Precise defect engineering g-C3N4 fabrication to improve hydrogen production performance

•Vacancy and cyanamide defects modified g-C3N4 is prepared by a multi-step strategy.•The performance of NCMCN for HER is growth about 10.65 folds compared with MCN.•Mechanism of the improved performance is revealed by experiments and DFT results. Designing a reasonable defect structure in carbon nitride could effectively suppress the recombination of charges and holes. However, there was a lack of precise strategies for planning defect engineering. To address this, a multi-step strategy involving secondary thermal condensation and sodium assistance was successfully developed.

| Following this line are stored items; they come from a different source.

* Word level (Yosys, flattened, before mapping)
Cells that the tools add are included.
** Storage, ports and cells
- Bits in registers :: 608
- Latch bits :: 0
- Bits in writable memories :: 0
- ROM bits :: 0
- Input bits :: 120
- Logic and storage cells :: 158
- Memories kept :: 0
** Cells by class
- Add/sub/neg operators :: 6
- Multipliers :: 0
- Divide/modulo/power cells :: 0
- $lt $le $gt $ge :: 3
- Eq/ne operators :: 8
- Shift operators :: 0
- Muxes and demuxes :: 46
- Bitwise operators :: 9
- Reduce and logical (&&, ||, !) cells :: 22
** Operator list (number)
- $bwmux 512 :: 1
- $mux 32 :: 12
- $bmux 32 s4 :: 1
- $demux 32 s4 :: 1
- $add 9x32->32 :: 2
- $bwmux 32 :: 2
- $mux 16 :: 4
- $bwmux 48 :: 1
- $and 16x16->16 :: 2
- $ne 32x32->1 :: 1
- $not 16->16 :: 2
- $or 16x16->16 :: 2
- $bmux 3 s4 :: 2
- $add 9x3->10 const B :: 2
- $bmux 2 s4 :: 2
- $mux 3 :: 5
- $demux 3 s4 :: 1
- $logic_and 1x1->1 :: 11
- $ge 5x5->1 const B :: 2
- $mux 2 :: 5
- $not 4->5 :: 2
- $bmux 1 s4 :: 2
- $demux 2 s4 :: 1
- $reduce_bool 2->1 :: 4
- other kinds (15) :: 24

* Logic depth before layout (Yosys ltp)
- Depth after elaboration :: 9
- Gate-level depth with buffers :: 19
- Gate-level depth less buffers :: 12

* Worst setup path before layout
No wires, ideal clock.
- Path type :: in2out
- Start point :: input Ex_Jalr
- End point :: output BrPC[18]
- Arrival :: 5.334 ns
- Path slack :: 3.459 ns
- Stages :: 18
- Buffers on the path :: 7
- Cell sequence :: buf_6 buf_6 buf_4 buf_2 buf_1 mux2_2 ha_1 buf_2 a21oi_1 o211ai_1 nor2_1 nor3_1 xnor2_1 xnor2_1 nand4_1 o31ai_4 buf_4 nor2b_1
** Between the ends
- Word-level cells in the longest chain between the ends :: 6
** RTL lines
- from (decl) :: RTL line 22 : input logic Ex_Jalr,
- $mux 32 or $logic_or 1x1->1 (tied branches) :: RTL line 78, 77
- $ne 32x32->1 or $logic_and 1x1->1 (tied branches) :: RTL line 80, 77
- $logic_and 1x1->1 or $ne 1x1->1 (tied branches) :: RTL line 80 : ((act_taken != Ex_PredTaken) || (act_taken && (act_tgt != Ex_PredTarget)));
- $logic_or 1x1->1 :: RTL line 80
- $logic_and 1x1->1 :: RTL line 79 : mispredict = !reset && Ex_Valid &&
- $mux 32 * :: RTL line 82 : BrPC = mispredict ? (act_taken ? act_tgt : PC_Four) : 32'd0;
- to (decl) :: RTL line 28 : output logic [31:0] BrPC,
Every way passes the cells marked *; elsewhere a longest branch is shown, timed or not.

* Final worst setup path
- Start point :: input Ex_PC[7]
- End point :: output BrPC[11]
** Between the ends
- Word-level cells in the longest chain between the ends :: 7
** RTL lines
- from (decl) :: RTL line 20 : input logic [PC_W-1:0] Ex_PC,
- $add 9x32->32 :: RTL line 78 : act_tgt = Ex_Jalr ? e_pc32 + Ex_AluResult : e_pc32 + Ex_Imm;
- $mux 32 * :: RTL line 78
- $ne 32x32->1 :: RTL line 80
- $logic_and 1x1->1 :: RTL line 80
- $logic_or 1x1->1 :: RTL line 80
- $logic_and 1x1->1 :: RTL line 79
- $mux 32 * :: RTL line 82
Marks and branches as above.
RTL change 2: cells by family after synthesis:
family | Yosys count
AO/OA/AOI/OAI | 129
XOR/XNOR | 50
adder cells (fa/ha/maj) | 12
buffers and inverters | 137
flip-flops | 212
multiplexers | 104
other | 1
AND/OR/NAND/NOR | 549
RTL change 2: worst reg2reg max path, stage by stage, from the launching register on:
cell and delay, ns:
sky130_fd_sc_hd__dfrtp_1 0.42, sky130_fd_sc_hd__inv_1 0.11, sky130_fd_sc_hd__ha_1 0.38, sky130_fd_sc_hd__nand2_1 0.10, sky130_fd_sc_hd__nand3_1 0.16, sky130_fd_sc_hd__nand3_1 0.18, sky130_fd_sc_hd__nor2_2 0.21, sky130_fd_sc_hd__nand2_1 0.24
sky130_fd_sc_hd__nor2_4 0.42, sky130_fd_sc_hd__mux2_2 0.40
==> src/rtl/dmem_arbiter_pkg.sv <==
// Shared types and defaults for the two-master data-memory arbiter.
// Holds FSM state encoding, the decoded command type and the width defaults.
package dmem_arbiter_pkg;

  localparam int unsigned ADDR_W_DEF = 64;
  localparam int unsigned DATA_W_DEF = 64;
  localparam int unsigned CNT_W_DEF  = 16;

  typedef enum logic [1:0] {
    ST_IDLE   = 2'd0,
    ST_ACCESS = 2'd1,
    ST_RESP   = 2'd2
  } state_e;

  typedef enum logic [1:0] {
    CMD_NONE  = 2'd0,
    CMD_READ  = 2'd1,
    CMD_WRITE = 2'd2
  } cmd_e;

  // Write dominates when both command bits are set.
  function automatic cmd_e decode_cmd(input logic mem_write, input logic mem_read);
    if (mem_write) begin
      return CMD_WRITE;
    end else if (mem_read) begin
      return CMD_READ;
    end
    return CMD_NONE;
  endfunction

endpackage

==> src/rtl/dmem_arbiter_rr_arbiter2.sv <==
// Two-way round-robin pick: a lone requester wins, on contention the master
// that was not granted last wins.
module rr_arbiter2 (
  input  logic [1:0] req,
  input  logic       last_grant,
  output logic       grant,
  output logic       valid
);

  assign valid = |req;
  assign grant = (&req) ? ~last_grant : req[1];

endmodule
$ cat config.mk
export PLATFORM = sky130hd
export DESIGN_NAME = decode_execute_reg_flat
export DESIGN_NICKNAME = d
export VERILOG_FILES = /design/src/rtl/cpu_pkg.sv /design/src/rtl/decode_execute_reg_if.sv /design/src/rtl/wb_bypass.sv /design/src/rtl/decode_execute_reg.sv /design/src/flat_wrapper.sv
export SDC_FILE = /design/constraint.sdc
export NUM_CORES = 1
export LEC_CHECK = 0
export ABC_AREA = 1
export CAP_MARGIN = 20
export CORE_MARGIN = 2
export CORE_UTILIZATION = 39
export CTS_BUF_LIST = sky130_fd_sc_hd__clkbuf_2 sky130_fd_sc_hd__clkbuf_4 sky130_fd_sc_hd__clkbuf_8
export DETAILED_ROUTE_END_ITERATION = 10
export GPL_ROUTABILITY_DRIVEN = 0
export GPL_TIMING_DRIVEN = 0
export PLACE_DENSITY = 0.76
export SYNTH_ARGS = -nofsm -noshare
export SYNTH_HDL_FRONTEND = slang
export SYNTH_SLANG_ARGS = --single-unit
$ cat constraint.sdc
create_clock -name clk -period 5.35 [get_ports clk]
set_input_delay 0.8025 -clock clk [delete_from_list [all_inputs] [get_ports clk]]
set_output_delay 0.8025 -clock clk [all_outputs]
set_load 0.02 [all_outputs]
$ cat src/rtl/cpu_pkg.sv
`default_nettype none
// ============================================================================
// Module   : cpu_pkg
// Brief    : Shared CPU types and constants for the decode/execute boundary.
// Revision : 1.0 - initial release
// ============================================================================
package cpu_pkg;

    // Register 15 holds the PC; its read value comes from the PC logic and
    // must never be replaced by a writeback bypass.
    localparam logic [3:0] PC_REG = 4'd15;

    // Largest value the flush bubble counter can reach before it saturates.
    localparam logic [15:0] BUBBLE_MAX = 16'hFFFF;

    // Decoded control bundle, 16 bits. An all-zero bundle is a NOP: nothing
    // is written, nothing branches and the flags are left alone.
    typedef struct packed {
        logic       reg_write;
        logic       mem_write;
        logic       mem_to_reg;
        logic       alu_src;
        logic       branch;
        logic [2:0] alu_control;
        logic [1:0] flags_write;
        logic [3:0] cond;
        logic [1:0] imm_src;
    } ctrl_t;

    localparam ctrl_t CTRL_NOP = '0;

endpackage
`default_nettype wire

$ cat src/rtl/decode_execute_reg_if.sv
`default_nettype none
// ============================================================================
// Module   : decode_execute_reg_if
// Brief    : Decode-side inputs, writeback port and execute-stage outputs of
//            the decode/execute pipeline register.
// Revision : 1.0 - initial release
// ============================================================================
interface decode_execute_reg_if;
    import cpu_pkg::*;

    // Pipeline control
    logic        stall;
    logic        flush;

    // Decode stage
    logic        valid_d;
    logic [3:0]  ra1_d;
    logic [3:0]  ra2_d;
    logic [31:0] rd1_d;
    logic [31:0] rd2_d;
    logic [3:0]  wa3_d;
    logic [31:0] extimm_d;
    ctrl_t       ctrl_d;

    // Writeback port (same signals that drive the register-file write port)
    logic        we3_w;
    logic [3:0]  wa3_w;
    logic [31:0] wd3_w;

    // Execute stage
    logic        valid_e;
    logic [3:0]  ra1_e;
    logic [3:0]  ra2_e;
    logic [31:0] rd1_e;
    logic [31:0] rd2_e;
    logic [3:0]  wa3_e;
    logic [31:0] extimm_e;
    ctrl_t       ctrl_e;
    logic [15:0] bubble_cnt;

    modport master (
        output stall, flush,
        output valid_d, ra1_d, ra2_d, rd1_d, rd2_d, wa3_d, extimm_d, ctrl_d,
        output we3_w, wa3_w, wd3_w,
        input  valid_e, ra1_e, ra2_e, rd1_e, rd2_e, wa3_e, extimm_e, ctrl_e,
        input  bubble_cnt
    );

    modport slave (
        input  stall, flush,
        input  valid_d, ra1_d, ra2_d, rd1_d, rd2_d, wa3_d, extimm_d, ctrl_d,
        input  we3_w, wa3_w, wd3_w,
        output valid_e, ra1_e, ra2_e, rd1_e, rd2_e, wa3_e, extimm_e, ctrl_e,
        output bubble_cnt
    );

endinterface
`default_nettype wire

$ cat src/rtl/wb_bypass.sv
`default_nettype none
// ============================================================================
// Module   : wb_bypass
// Brief    : Combinational writeback bypass for one source operand. Replaces
//            the read data with the writeback data when the writeback port
//            targets the same register (never the PC register).
// Revision : 1.0 - initial release
// ============================================================================
module wb_bypass
    import cpu_pkg::*;
(
    input  wire logic        en_i,
    input  wire logic [3:0]  ra_i,
    input  wire logic [31:0] rd_i,
    input  wire logic        we3_w_i,
    input  wire logic [3:0]  wa3_w_i,
    input  wire logic [31:0] wd3_w_i,
    output logic [31:0]      rd_o
);

    logic hit;

    // Match compare, then select between register-file data and writeback.
    always_comb begin
        hit  = en_i && we3_w_i && (wa3_w_i == ra_i) && (ra_i != PC_REG);
        rd_o = hit ? wd3_w_i : rd_i;
    end

endmodule
`default_nettype wire

$ cat src/rtl/decode_execute_reg.sv
`default_nettype none
// ============================================================================
// Module   : decode_execute_reg
// Brief    : Decode-to-execute pipeline register with stall, flush (bubble
//            insertion with a saturating bubble counter) and writeback bypass
//            both on capture and while an entry is held by a stall.
// Revision : 1.0 - initial release
// ============================================================================
module decode_execute_reg
    import cpu_pkg::*;
(
    input  wire logic             clk,
    input  wire logic             reset,
    decode_execute_reg_if.slave   bus
);

    // Execute-stage entry state
    logic        valid_e_q,  valid_e_d;
    logic [3:0]  ra1_e_q,    ra1_e_d;
    logic [3:0]  ra2_e_q,    ra2_e_d;
    logic [31:0] rd1_e_q,    rd1_e_d;
    logic [31:0] rd2_e_q,    rd2_e_d;
    logic [3:0]  wa3_e_q,    wa3_e_d;
    logic [31:0] extimm_e_q, extimm_e_d;
    ctrl_t       ctrl_e_q,   ctrl_e_d;
    logic [15:0] bubble_q,   bubble_d;

    // Bypass operand selection: on capture the decode operands are checked,
    // while stalled the held entry's operands are checked instead so a
    // stalled instruction still sees results retiring under it.
    logic        byp_en;
    logic [3:0]  byp_ra1;
    logic [3:0]  byp_ra2;
    logic [31:0] byp_rd1_in;
    logic [31:0] byp_rd2_in;
    logic [31:0] byp_rd1;
    logic [31:0] byp_rd2;

    // Pick which operands feed the bypass units.
    always_comb begin
        byp_en     = bus.stall ? valid_e_q : 1'b1;
        byp_ra1    = bus.stall ? ra1_e_q   : bus.ra1_d;
        byp_ra2    = bus.stall ? ra2_e_q   : bus.ra2_d;
        byp_rd1_in = bus.stall ? rd1_e_q   : bus.rd1_d;
        byp_rd2_in = bus.stall ? rd2_e_q   : bus.rd2_d;
    end

    wb_bypass u_bypass_src1 (
        .en_i    (byp_en),
        .ra_i    (byp_ra1),
        .rd_i    (byp_rd1_in),
        .we3_w_i (bus.we3_w),
        .wa3_w_i (bus.wa3_w),
        .wd3_w_i (bus.wd3_w),
        .rd_o    (byp_rd1)
    );

    wb_bypass u_bypass_src2 (
        .en_i    (byp_en),
        .ra_i    (byp_ra2),
        .rd_i    (byp_rd2_in),
        .we3_w_i (bus.we3_w),
        .wa3_w_i (bus.wa3_w),
        .wd3_w_i (bus.wd3_w),
        .rd_o    (byp_rd2)
    );

    // Next-entry selection: flush beats stall, stall beats capture.
    always_comb begin
        valid_e_d  = valid_e_q;
        ra1_e_d    = ra1_e_q;
        ra2_e_d    = ra2_e_q;
        rd1_e_d    = rd1_e_q;
        rd2_e_d    = rd2_e_q;
        wa3_e_d    = wa3_e_q;
        extimm_e_d = extimm_e_q;
        ctrl_e_d   = ctrl_e_q;
        bubble_d   = bubble_q;

        if (bus.flush) begin
            valid_e_d  = 1'b0;
            ra1_e_d    = '0;
            ra2_e_d    = '0;
            rd1_e_d    = '0;
            rd2_e_d    = '0;
            wa3_e_d    = '0;
            extimm_e_d = '0;
            ctrl_e_d   = CTRL_NOP;
            if (bubble_q != BUBBLE_MAX) begin
                bubble_d = bubble_q + 16'd1;
            end
        end else if (bus.stall) begin
            rd1_e_d = byp_rd1;
            rd2_e_d = byp_rd2;
        end else begin
            // An invalid decode slot still carries its data fields, but its
            // control is forced to NOP so it cannot have side effects.
            valid_e_d  = bus.valid_d;
            ra1_e_d    = bus.ra1_d;
            ra2_e_d    = bus.ra2_d;
            rd1_e_d    = byp_rd1;
            rd2_e_d    = byp_rd2;
            wa3_e_d    = bus.wa3_d;
            extimm_e_d = bus.extimm_d;
            ctrl_e_d   = bus.valid_d ? bus.ctrl_d : CTRL_NOP;
        end
    end

    // Entry register with asynchronous clear.
    always_ff @(posedge clk or posedge reset) begin
        if (reset) begin
            valid_e_q  <= 1'b0;
            ra1_e_q    <= '0;
            ra2_e_q    <= '0;
            rd1_e_q    <= '0;
            rd2_e_q    <= '0;
            wa3_e_q    <= '0;
            extimm_e_q <= '0;
            ctrl_e_q   <= CTRL_NOP;
            bubble_q   <= '0;
        end else begin
            valid_e_q  <= valid_e_d;
            ra1_e_q    <= ra1_e_d;
            ra2_e_q    <= ra2_e_d;
            rd1_e_q    <= rd1_e_d;
            rd2_e_q    <= rd2_e_d;
            wa3_e_q    <= wa3_e_d;
            extimm_e_q <= extimm_e_d;
            ctrl_e_q   <= ctrl_e_d;
            bubble_q   <= bubble_d;
        end
    end

    // Drive the execute-stage outputs straight from the registers.
    always_comb begin
        bus.valid_e    = valid_e_q;
        bus.ra1_e      = ra1_e_q;
        bus.ra2_e      = ra2_e_q;
        bus.rd1_e      = rd1_e_q;
        bus.rd2_e      = rd2_e_q;
        bus.wa3_e      = wa3_e_q;
        bus.extimm_e   = extimm_e_q;
        bus.ctrl_e     = ctrl_e_q;
        bus.bubble_cnt = bubble_q;
    end

endmodule
`default_nettype wire
$ cat src/flat_wrapper.sv
// flat-port wrapper written by rule: the top's interface ports become plain ports
module decode_execute_reg_flat import cpu_pkg::*;
  (clk, reset, bus_stall, bus_flush, bus_valid_d, bus_ra1_d, bus_ra2_d, bus_rd1_d, bus_rd2_d, bus_wa3_d, bus_extimm_d, bus_ctrl_d, bus_we3_w, bus_wa3_w, bus_wd3_w, bus_valid_e, bus_ra1_e, bus_ra2_e, bus_rd1_e, bus_rd2_e, bus_wa3_e, bus_extimm_e, bus_ctrl_e, bus_bubble_cnt);
  decode_execute_reg_if bus_i ();
  input  wire logic clk;
  input  wire logic reset;
  input wire logic [$bits(bus_i.stall)-1:0] bus_stall;
  input wire logic [$bits(bus_i.flush)-1:0] bus_flush;
  input wire logic [$bits(bus_i.valid_d)-1:0] bus_valid_d;
  input wire logic [$bits(bus_i.ra1_d)-1:0] bus_ra1_d;
  input wire logic [$bits(bus_i.ra2_d)-1:0] bus_ra2_d;
  input wire logic [$bits(bus_i.rd1_d)-1:0] bus_rd1_d;
  input wire logic [$bits(bus_i.rd2_d)-1:0] bus_rd2_d;
  input wire logic [$bits(bus_i.wa3_d)-1:0] bus_wa3_d;
  input wire logic [$bits(bus_i.extimm_d)-1:0] bus_extimm_d;
  input wire logic [$bits(bus_i.ctrl_d)-1:0] bus_ctrl_d;
  input wire logic [$bits(bus_i.we3_w)-1:0] bus_we3_w;
  input wire logic [$bits(bus_i.wa3_w)-1:0] bus_wa3_w;
  input wire logic [$bits(bus_i.wd3_w)-1:0] bus_wd3_w;
  output wire logic [$bits(bus_i.valid_e)-1:0] bus_valid_e;
  output wire logic [$bits(bus_i.ra1_e)-1:0] bus_ra1_e;
  output wire logic [$bits(bus_i.ra2_e)-1:0] bus_ra2_e;
  output wire logic [$bits(bus_i.rd1_e)-1:0] bus_rd1_e;
  output wire logic [$bits(bus_i.rd2_e)-1:0] bus_rd2_e;
  output wire logic [$bits(bus_i.wa3_e)-1:0] bus_wa3_e;
  output wire logic [$bits(bus_i.extimm_e)-1:0] bus_extimm_e;
  output wire logic [$bits(bus_i.ctrl_e)-1:0] bus_ctrl_e;
  output wire logic [$bits(bus_i.bubble_cnt)-1:0] bus_bubble_cnt;
  assign bus_i.stall = bus_stall;
  assign bus_i.flush = bus_flush;
  assign bus_i.valid_d = bus_valid_d;
  assign bus_i.ra1_d = bus_ra1_d;
  assign bus_i.ra2_d = bus_ra2_d;
  assign bus_i.rd1_d = bus_rd1_d;
  assign bus_i.rd2_d = bus_rd2_d;
  assign bus_i.wa3_d = bus_wa3_d;
  assign bus_i.extimm_d = bus_extimm_d;
  assign bus_i.ctrl_d = bus_ctrl_d;
  assign bus_i.we3_w = bus_we3_w;
  assign bus_i.wa3_w = bus_wa3_w;
  assign bus_i.wd3_w = bus_wd3_w;
  assign bus_valid_e = bus_i.valid_e;
  assign bus_ra1_e = bus_i.ra1_e;
  assign bus_ra2_e = bus_i.ra2_e;
  assign bus_rd1_e = bus_i.rd1_e;
  assign bus_rd2_e = bus_i.rd2_e;
  assign bus_wa3_e = bus_i.wa3_e;
  assign bus_extimm_e = bus_i.extimm_e;
  assign bus_ctrl_e = bus_i.ctrl_e;
  assign bus_bubble_cnt = bus_i.bubble_cnt;
  decode_execute_reg u_core (.clk(clk), .reset(reset), .bus(bus_i));
endmodule
==> impl_metrics.csv <==
group,metric,value,unit
status,status,"finished clean",
yosys,yosys.area_share.simple,29.1,%
clocking,cts_num_sinks,141,
clocking,post_cts_buffers,0,
placed_design,io_buffers,305,
finish,stdcell_area,10400,sq um
setup_path,regToRegSetupSlack,3.22,ns
global_route,grt_pass1_wl,35600,microns
setup_path,reg2regPathDepth,9,
flow_run,cap_viol_max_count,0,
setup_path,path_class,"in -> reg",
clocking,clk_latency,0.45,ns
clocking,cts_buffer_depth,2,
timing,drv_slew,0,
drt,wirelength,23300,microns
timing,rsz0062_at_grt,"false",
finish,diodes,0,
placed_design,dpl-instance-area,9970,sq um
yosys,synthAdderAreaFrac,0.189,%
yosys,synth-seq-cells,141,
drt,via_count,6727,
setup_path,crit_start,"bus_stall",
floorplanning,die_w,134,microns
yosys,synthesis.instances,779,
setup_path,crit_end,"u_core.bus.rd2_e[10]",
global_route,grt_antenna_before_repair,0,
timing,slew_headroom,52.1,%
yosys,synth-xor-area-share,1.99,%
yosys,ys_warn_count,0,
timing,finalCritPeriodShare,52.8,%
finish,final_cells,1337,
global_route,grt_overflow,0,
finish,fill_cells,1408,
clocking,post_cts_resize_count,0,
power_and_ir_drop,ir_drop,0.214,mV
floorplanning,start_util,39.9,%
placed_design,dp_hpwl,17600,microns
finish,nets,1271,
power_and_ir_drop,leakage,0.00486,uW
setup_path,crit_arrival,3.20,ns
floorplanning,die_area,18000,sq um
setup_path,startpoint_type,"input port",
yosys,ys_types,29,
drt,drc,0,
setup_path,cp_max_fo,10,
global_route,grt_pass1_vias,6702,
finish,drive_gt1_share,5.64,%
floorplanning,core_area,16600,sq um
drt,wl_per_cell,17.4,microns
global_route,track_usage,25.8,%
clocking,clkSlewWorstSetupHoldPaths,0.07,ns
timing,max_freq,354,MHz
yosys,syn-num-nets,946,
setup_path,r2r-start,"u_core.bus.valid_e",
clocking,cts_buffers,17,
drt,viasPerCell,5.03,
yosys,synth_flop_cell,"dfrtp_1",
setup_path,end_kind,"flop",
drt,antenna_left,0,
yosys,synth_most_common_cell,"nand2_1",
yosys,synth_compound_gate_area_share,10.5,%
placed_design,dpl.cell_count,1305,
yosys,synthTopCellsByCount,"353 x nand2_1, 141 x dfrtp_1, 46 x nand3_1",
power_and_ir_drop,p_per_area,272,nW/um^2
yosys,synth.top_cell.area_share,53.3,%
clocking,tritoncts,"built",
setup_path,cp.required,5.73,ns
timing,worst_pin_slew,0.719,ns
worst_hold_path,min_path_type,"reg -> reg",
timing,hold_violations,0,
timing,worst_hold_slack,0.482,ns
clocking,holdBufCountCts,0,
yosys,synth_edf_count,0,
global_route,grt_max_degree,98,
yosys,synthArstFlopShare,100,%
yosys,synth.largest_area_cell,"dfrtp_1",
setup_path,r2r_end,"u_core.bus.rd2_e[10]",
finish,area_growth,57.0,%
drt,detail_route.iter0.violations,332,
timing,finClkSkew,0.00955,ns
yosys,syn_avg_cell_area,8.49,sq um
yosys,synth_area_leaders,"dfrtp_1 53%, nand2_1 20%, a22o_1 4.8%, nand3_1 3.5%, nand4_1 3.1%",
clocking,root_buffer,"clkbuf_8",
timing,setup_viol,0,
timing,fin_crit,2.82,ns
clocking,ctsHtreeMaxLevel,4,
floorplanning,fp.dieH,134,microns
drt,first_pass_iters,5,
floorplanning,rows,47,
yosys,syn_area,6610,sq um
yosys,synth_top_family_by_area,"simple AND/OR/NAND/NOR gates",
yosys,ys_seq_area_share,53.3,%
floorplanning,ios,307,
yosys,synthMuxAreaShare,0,%
[metal layers]
layer	share of wire [%]	GRT usage [%]
met1	39	30.8
met2	48	43.6
met3	9.4	7.97
met4	2.9	9.71
met5	0	0
[worst min path at each step]
| stage | startpoint | endpoint | slack, ns | cells after the start |
|---|---|---|---|---|
| 5_1_grt | u_core.bus.rd2_e[20] | u_core.bus.rd2_e[20] | 0.50 | 2 |
| 6_report | u_core.bus.rd2_e[28] | u_core.bus.rd2_e[28] | 0.48 | 2 |
| 2_1_floorplan | u_core.bus.rd2_e[0] | u_core.bus.rd2_e[0] | 0.59 | 2 |
| 4_1_cts | u_core.bus.rd2_e[20] | u_core.bus.rd2_e[20] | 0.49 | 2 |
| 3_3_place_gp | u_core.bus.rd2_e[22] | u_core.bus.rd2_e[22] | 0.46 | 2 |
| 3_5_place_dp | u_core.bus.rd2_e[7] | u_core.bus.rd2_e[7] | 0.47 | 2 |
[cells by family (layout without fill, tap and decap cells)]
family,Yosys count,after routing
AOI/OAI and AO/OA,95,95
xor gates and xnor gates,15,15
buffers and inverters,68,406
adders and majority gates,1,1
and+or+nand+nor,459,459
DFF,141,141
[final cells by class]
cell class	count	area [sq um]	area share, %
buffer	52	263	2.53
clock buffer	23	298	2.87
clock inverter	9	110	1.06
inverter	16	65.1	0.627
multi-input combinational	570	2760	26.6
sequential	141	3530	34.0
tap	220	275	2.65
timing repair buffer	306	3080	29.7
[state kept, by name, indices dropped and copies added (netlist names), 4 cells and up]
signal and flops:
u_core.bus.extimm_e 32, u_core.bus.wa3_e 4, u_core.bus.rd1_e 32, u_core.bus.ra2_e 4, u_core.bus.ctrl_e 16, u_core.bus.bubble_cnt 16
u_core.bus.rd2_e 32, u_core.bus.ra1_e 4
[placed cells by master (no fill, tap or decap), types with 3 or more instances in the layout]
master and instances:
nand2_1 353, xor2_1 9, nor2_1 15, clkinvlp_4 3, o21ai_0 33, buf_4 7, inv_1 14, buf_1 9
buf_6 4, nand4_1 33, clkbuf_1 23, nand3_1 46, a32o_1 16, nor2_4 4, clkbuf_4 3, a21oi_1 7
clkbuf_8 20, dfrtp_1 141, xnor2_1 6, buf_2 9, a22o_1 36, clkdlybuf4s50_1 305
[worst max-delay path, cell delays in order]
cell and delay (ns):
clkdlybuf4s50_1 0.59, buf_6 0.18, nand2_1 0.08, nand3_1 0.10, nand4_2 0.33, nor2_4 0.36, nor2_2 0.17, nor2_4 0.23
buf_4 0.22, nand2_1 0.07, nand2_1 0.06
[through the flow]
| step | utilization (%) | TNS [ns] | total power, uW | worst slack [ns] |
|---|---|---|---|---|
| 3_5_place_dp | 60.1 | 0 | 1960 | 2.08 |
| 6_report | 62.6 | 0 | 2820 | 2.53 |
| 5_1_grt | 62.6 | 0 | 2950 | 2.36 |
| 3_3_place_gp | 60.0 | -183.88 | 1950 | -1.31 |
| 2_1_floorplan | - | 0 | 1560 | 0.766 |
| 4_1_cts | 62.6 | 0 | 2840 | 2.55 |
[where the power goes]
part           total, uW  switching (uW)  internal (uW)
logic                717             373            343
registers           1220            69.7           1150
clock network        881             414            468
Note: power is estimated with default switching activity, not from simulation.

This strategy synthesized -NHx vacancies and cyanamide defects co-modified g-C3N4 (NCMCN). By adjusting the bulk g-C3N4 (MCN), the two defect structures obtained enhanced the light response ability, increased the specific surface area, and reduced the band gap. These improvements were supported by experimental results and density functional theory (DFT) calculations. Consequently, NCMCN demonstrated outstanding photocatalytic performance compared to both pristine MCN and nitrogen vacancy-modified NVMCN. Notably, the Hydrogen Evolution Reaction (HER) results of NCMCN were 10.65 times higher than those of MCN.